==== Listed entries
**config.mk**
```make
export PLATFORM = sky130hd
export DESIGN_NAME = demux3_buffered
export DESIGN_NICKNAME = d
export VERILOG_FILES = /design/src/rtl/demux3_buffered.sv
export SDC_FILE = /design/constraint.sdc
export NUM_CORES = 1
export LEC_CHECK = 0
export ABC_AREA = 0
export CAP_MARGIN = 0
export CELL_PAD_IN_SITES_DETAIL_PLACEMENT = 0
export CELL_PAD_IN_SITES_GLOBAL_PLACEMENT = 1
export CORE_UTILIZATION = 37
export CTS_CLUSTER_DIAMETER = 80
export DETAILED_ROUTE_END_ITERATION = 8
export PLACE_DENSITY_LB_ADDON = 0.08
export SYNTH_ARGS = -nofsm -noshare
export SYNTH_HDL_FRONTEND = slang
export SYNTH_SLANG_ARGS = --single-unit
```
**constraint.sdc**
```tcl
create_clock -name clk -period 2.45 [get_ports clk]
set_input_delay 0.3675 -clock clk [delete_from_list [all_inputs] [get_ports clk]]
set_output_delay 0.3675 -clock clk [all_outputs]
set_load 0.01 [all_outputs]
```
========
### Exercise instructions
The records given above are to be repeated in full, exactly.

### The completed task
**config.mk**
```make
export PLATFORM = sky130hd
export DESIGN_NAME = demux3_buffered
export DESIGN_NICKNAME = d
export VERILOG_FILES = /design/src/rtl/demux3_buffered.sv
export SDC_FILE = /design/constraint.sdc
export NUM_CORES = 1
export LEC_CHECK = 0
export ABC_AREA = 0
export CAP_MARGIN = 0
export CELL_PAD_IN_SITES_DETAIL_PLACEMENT = 0
export CELL_PAD_IN_SITES_GLOBAL_PLACEMENT = 1
export CORE_UTILIZATION = 37
export CTS_CLUSTER_DIAMETER = 80
export DETAILED_ROUTE_END_ITERATION = 8
export PLACE_DENSITY_LB_ADDON = 0.08
export SYNTH_ARGS = -nofsm -noshare
export SYNTH_HDL_FRONTEND = slang
export SYNTH_SLANG_ARGS = --single-unit
```
**constraint.sdc**
```tcl
create_clock -name clk -period 2.45 [get_ports clk]
set_input_delay 0.3675 -clock clk [delete_from_list [all_inputs] [get_ports clk]]
set_output_delay 0.3675 -clock clk [all_outputs]
set_load 0.01 [all_outputs]
```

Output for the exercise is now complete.